-- INPUT DATA follows --

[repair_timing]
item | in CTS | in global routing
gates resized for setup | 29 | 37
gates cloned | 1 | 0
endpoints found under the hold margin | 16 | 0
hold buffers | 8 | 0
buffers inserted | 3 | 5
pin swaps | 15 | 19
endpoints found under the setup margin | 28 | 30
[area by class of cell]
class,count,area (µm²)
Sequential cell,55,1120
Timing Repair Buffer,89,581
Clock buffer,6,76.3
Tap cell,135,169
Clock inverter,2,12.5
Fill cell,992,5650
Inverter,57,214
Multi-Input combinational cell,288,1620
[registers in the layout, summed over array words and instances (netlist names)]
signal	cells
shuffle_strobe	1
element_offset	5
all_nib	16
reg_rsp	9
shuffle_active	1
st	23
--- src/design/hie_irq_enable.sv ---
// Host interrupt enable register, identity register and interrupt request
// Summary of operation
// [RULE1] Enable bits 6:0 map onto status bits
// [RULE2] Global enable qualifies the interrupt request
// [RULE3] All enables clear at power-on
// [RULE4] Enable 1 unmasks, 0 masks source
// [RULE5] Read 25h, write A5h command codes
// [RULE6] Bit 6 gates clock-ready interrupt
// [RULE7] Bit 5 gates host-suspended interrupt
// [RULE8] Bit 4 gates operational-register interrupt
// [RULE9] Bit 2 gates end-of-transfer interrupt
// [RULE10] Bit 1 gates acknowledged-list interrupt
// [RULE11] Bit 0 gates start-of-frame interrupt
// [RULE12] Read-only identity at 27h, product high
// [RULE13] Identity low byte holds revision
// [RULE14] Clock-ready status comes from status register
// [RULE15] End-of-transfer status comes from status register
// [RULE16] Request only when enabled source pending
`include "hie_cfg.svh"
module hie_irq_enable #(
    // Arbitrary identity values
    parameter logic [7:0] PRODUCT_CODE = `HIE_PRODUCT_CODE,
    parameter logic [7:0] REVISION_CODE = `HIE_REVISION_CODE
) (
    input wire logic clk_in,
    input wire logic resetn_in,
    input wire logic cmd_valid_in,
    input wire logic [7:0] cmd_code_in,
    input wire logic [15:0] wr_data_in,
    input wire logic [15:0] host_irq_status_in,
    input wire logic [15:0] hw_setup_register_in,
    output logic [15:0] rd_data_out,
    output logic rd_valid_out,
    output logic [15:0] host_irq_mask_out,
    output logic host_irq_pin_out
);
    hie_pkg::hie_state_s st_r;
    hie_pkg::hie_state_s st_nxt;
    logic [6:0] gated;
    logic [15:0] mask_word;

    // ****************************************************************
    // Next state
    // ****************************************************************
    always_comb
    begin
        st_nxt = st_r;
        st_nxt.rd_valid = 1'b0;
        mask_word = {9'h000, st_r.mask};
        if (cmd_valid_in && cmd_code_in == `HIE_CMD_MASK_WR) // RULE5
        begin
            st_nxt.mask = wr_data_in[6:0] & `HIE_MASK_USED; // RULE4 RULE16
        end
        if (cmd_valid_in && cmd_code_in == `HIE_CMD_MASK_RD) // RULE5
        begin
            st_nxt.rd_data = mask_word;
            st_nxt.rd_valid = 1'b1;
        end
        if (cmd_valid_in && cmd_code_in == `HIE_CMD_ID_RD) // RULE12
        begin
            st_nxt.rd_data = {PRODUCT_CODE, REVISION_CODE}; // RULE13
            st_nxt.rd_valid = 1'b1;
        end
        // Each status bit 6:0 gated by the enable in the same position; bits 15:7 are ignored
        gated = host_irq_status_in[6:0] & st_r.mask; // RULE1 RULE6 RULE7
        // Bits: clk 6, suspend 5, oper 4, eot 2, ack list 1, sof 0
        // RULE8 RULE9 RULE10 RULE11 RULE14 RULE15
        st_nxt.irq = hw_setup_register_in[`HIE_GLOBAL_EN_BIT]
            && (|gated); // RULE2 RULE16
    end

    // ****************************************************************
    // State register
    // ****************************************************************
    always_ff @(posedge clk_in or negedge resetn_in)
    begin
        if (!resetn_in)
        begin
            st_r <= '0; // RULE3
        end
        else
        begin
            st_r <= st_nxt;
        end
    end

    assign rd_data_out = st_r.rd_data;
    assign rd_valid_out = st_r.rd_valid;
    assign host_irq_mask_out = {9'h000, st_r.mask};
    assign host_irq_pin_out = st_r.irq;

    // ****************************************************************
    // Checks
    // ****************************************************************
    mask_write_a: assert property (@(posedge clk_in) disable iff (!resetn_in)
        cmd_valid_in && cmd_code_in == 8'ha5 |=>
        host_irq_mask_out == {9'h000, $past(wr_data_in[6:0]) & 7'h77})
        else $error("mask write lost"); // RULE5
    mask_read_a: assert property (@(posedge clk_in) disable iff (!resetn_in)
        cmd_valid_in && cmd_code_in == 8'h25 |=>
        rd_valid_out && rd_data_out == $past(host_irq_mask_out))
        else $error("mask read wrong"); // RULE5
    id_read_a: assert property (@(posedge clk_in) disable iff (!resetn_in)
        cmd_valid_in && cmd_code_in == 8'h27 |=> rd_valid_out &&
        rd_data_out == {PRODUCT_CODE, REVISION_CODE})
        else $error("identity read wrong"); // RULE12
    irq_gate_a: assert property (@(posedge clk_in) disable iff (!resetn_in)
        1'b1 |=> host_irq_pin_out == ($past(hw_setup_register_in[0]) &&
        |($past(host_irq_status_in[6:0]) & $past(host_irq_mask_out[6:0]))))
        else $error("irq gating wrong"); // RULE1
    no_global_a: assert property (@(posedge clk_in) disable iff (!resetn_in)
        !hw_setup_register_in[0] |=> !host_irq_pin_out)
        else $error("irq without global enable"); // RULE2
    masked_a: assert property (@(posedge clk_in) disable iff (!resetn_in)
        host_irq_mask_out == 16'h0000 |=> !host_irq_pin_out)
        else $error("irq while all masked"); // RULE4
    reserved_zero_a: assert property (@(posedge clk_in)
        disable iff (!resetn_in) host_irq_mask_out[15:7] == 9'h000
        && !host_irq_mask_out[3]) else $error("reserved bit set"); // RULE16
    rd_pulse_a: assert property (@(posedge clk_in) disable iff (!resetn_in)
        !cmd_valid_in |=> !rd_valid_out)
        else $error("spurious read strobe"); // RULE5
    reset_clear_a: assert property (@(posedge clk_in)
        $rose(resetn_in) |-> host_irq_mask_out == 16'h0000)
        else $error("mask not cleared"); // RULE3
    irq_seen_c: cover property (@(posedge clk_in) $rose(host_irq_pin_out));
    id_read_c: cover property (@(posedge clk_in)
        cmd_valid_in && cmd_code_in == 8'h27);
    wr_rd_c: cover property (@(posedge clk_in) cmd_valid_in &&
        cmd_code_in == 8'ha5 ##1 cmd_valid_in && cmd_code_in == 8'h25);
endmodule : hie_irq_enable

-- INPUT DATA concluded --
-- INPUT DATA follows --

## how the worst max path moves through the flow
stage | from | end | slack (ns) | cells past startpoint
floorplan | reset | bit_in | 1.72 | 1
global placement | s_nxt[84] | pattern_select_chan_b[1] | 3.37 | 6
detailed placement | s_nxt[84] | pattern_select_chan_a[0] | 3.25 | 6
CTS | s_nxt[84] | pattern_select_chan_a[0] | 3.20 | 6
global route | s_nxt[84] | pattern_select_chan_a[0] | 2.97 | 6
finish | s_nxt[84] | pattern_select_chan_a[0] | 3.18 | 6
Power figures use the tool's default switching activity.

-- INPUT DATA concluded --
-- INPUT DATA follows --

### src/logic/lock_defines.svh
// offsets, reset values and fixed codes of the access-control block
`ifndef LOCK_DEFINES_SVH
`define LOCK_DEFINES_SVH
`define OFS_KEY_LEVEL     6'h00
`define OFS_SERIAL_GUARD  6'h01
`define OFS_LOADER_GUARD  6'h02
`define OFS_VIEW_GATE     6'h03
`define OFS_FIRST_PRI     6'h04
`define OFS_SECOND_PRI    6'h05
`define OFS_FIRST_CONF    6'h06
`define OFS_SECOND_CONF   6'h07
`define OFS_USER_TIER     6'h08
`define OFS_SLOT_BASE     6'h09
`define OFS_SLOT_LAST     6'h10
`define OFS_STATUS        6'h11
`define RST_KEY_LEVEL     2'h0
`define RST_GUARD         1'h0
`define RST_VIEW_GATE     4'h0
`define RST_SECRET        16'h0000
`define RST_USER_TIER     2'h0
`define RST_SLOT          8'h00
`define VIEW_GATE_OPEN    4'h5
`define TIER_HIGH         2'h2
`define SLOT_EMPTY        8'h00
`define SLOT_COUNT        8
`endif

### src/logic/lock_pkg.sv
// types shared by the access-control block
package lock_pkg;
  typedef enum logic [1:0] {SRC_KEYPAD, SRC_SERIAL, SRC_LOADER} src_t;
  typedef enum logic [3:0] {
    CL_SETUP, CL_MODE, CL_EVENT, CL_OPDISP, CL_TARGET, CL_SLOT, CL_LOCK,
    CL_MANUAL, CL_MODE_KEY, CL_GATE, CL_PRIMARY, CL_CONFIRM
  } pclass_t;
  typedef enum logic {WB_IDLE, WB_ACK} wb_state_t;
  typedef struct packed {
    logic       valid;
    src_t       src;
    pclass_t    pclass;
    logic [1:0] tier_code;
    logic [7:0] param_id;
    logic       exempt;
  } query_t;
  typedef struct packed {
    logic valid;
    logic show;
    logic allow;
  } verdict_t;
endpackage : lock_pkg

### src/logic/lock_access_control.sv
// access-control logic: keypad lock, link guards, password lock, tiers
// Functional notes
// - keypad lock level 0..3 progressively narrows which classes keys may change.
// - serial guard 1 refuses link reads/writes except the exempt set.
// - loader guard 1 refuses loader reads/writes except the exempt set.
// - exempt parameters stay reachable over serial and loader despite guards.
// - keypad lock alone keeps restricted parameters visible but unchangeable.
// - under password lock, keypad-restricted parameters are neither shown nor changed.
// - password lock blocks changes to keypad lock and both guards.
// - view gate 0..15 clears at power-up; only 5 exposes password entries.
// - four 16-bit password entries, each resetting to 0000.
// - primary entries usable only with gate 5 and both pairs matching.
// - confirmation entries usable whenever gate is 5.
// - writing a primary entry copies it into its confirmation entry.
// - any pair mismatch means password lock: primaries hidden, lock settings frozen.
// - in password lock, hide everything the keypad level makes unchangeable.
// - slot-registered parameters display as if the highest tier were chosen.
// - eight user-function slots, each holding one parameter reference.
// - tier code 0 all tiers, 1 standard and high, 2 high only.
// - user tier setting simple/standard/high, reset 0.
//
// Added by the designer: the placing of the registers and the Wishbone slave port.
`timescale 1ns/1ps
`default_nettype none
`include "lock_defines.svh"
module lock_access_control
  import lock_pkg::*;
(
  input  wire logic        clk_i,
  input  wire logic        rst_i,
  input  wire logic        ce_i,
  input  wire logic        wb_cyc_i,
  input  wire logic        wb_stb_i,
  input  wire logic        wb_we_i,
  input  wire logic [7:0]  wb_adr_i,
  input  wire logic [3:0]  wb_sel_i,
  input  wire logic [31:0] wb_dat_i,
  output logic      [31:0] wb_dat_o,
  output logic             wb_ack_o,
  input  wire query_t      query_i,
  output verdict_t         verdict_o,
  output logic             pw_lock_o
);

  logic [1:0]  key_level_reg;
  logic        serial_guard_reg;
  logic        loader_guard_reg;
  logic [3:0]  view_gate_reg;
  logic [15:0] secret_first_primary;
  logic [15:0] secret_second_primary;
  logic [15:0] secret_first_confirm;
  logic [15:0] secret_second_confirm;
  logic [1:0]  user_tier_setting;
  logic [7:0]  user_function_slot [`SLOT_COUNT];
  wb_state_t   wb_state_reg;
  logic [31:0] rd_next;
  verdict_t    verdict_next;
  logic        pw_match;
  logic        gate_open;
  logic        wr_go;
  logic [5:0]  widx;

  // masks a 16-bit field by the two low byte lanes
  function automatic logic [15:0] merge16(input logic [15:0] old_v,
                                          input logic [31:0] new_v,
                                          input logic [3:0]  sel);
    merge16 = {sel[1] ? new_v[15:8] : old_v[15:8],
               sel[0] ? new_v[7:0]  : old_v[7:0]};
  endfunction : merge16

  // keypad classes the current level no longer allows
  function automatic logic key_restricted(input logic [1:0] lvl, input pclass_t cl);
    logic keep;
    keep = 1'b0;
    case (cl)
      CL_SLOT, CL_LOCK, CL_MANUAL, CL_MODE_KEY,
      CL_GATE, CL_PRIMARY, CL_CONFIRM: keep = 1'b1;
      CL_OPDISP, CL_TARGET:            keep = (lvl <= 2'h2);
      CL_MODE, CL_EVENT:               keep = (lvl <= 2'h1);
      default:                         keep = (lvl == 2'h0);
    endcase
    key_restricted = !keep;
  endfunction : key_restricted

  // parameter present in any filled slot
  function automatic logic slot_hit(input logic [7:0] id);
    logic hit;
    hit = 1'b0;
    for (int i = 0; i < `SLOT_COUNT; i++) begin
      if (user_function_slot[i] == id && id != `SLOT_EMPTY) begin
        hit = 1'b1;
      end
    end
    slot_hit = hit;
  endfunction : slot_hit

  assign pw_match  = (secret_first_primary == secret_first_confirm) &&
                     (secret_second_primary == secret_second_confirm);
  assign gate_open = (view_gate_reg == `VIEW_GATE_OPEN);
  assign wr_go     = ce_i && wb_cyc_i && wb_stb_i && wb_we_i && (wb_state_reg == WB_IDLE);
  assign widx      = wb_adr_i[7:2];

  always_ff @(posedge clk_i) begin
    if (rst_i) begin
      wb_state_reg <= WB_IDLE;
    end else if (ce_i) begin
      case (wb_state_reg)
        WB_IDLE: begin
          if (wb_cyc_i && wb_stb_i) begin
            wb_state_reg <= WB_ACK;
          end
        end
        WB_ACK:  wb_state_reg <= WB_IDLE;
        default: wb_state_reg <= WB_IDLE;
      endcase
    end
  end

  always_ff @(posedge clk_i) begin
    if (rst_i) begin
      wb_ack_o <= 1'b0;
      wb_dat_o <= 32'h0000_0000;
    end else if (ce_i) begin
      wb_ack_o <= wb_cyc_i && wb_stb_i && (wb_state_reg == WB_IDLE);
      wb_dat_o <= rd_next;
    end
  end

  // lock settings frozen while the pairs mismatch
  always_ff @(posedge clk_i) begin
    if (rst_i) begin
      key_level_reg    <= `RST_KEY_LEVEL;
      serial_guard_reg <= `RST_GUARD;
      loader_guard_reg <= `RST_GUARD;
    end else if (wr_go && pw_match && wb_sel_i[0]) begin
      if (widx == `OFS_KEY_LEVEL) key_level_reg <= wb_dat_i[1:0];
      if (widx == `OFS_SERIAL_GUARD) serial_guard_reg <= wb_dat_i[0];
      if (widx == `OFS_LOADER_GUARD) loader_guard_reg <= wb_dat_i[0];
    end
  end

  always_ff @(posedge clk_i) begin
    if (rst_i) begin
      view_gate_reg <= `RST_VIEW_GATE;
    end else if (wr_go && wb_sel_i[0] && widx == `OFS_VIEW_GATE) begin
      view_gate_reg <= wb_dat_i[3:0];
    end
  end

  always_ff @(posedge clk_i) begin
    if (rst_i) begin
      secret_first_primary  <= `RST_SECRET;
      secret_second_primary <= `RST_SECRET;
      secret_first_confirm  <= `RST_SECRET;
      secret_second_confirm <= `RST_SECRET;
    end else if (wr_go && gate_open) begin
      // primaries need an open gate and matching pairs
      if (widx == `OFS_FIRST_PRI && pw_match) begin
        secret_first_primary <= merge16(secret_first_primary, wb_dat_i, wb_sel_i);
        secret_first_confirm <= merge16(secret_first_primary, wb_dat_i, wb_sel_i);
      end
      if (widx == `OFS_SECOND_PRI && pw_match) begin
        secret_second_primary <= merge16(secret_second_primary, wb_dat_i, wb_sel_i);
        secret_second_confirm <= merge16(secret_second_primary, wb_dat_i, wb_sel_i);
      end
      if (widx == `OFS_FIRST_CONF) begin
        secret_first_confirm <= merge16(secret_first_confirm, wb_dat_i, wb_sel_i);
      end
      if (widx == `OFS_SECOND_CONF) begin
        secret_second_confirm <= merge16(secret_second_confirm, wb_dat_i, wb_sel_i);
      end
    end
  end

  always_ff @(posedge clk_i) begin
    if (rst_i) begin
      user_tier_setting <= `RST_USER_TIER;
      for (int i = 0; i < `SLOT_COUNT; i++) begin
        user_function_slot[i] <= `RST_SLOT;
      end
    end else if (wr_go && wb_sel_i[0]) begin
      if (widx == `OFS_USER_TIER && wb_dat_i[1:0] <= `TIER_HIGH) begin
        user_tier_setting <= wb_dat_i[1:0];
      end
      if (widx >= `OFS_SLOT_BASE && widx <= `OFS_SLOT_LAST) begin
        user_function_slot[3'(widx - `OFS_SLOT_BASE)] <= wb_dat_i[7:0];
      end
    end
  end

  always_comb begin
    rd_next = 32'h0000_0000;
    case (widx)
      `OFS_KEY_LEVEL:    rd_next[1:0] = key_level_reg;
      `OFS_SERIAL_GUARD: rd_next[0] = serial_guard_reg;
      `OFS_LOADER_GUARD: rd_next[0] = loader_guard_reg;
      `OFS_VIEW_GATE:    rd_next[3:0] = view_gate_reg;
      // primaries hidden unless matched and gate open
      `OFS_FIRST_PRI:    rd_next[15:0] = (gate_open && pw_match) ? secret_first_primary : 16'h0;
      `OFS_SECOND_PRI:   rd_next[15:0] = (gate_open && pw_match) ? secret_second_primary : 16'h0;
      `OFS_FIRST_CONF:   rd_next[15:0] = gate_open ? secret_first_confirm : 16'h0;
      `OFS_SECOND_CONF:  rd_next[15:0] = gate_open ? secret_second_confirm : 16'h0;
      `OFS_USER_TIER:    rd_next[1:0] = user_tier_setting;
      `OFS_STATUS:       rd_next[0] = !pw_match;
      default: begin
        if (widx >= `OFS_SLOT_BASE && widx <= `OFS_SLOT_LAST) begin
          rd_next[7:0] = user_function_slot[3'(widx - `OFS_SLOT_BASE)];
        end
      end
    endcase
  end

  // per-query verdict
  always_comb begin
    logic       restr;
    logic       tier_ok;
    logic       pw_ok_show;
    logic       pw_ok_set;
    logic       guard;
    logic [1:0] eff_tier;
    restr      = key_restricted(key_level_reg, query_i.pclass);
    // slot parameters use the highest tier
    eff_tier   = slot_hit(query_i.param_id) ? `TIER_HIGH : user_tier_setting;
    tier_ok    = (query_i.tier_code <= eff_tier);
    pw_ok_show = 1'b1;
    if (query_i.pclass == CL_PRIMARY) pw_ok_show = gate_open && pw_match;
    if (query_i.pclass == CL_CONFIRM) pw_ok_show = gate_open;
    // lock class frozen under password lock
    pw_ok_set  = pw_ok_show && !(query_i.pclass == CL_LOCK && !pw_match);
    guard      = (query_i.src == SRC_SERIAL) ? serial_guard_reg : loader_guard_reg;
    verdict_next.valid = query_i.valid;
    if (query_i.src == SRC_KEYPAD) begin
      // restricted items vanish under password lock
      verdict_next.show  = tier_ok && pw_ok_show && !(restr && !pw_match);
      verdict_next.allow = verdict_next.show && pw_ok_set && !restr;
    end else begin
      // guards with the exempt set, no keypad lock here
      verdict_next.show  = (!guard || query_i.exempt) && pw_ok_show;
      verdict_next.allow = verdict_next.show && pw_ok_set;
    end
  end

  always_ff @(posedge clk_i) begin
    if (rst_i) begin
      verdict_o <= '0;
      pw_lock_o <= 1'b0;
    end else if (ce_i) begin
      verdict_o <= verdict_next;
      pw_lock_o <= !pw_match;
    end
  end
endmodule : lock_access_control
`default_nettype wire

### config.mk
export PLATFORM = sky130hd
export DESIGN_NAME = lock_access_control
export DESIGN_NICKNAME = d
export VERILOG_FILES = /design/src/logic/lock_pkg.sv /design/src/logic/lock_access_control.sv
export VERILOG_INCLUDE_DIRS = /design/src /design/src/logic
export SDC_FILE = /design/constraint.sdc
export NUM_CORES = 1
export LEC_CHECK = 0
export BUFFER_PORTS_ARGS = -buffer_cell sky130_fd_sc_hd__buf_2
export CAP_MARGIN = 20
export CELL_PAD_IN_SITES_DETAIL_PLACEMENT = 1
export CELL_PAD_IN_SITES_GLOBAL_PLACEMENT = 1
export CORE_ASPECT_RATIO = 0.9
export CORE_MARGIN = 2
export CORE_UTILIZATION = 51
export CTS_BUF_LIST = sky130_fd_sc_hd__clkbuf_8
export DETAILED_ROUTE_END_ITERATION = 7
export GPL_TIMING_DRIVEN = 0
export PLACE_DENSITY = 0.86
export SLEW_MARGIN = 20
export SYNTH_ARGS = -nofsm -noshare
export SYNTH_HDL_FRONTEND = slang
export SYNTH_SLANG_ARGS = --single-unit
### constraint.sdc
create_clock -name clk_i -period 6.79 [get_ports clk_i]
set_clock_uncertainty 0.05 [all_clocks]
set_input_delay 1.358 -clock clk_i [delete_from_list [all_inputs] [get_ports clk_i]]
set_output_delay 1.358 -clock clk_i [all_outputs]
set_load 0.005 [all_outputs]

-- INPUT DATA concluded --

REQUIRED WORK
Would you filter the records and copy each line that contains the word "found"?

WRITTEN RESPONSE
endpoints found under the hold margin | 16 | 0
endpoints found under the setup margin | 28 | 30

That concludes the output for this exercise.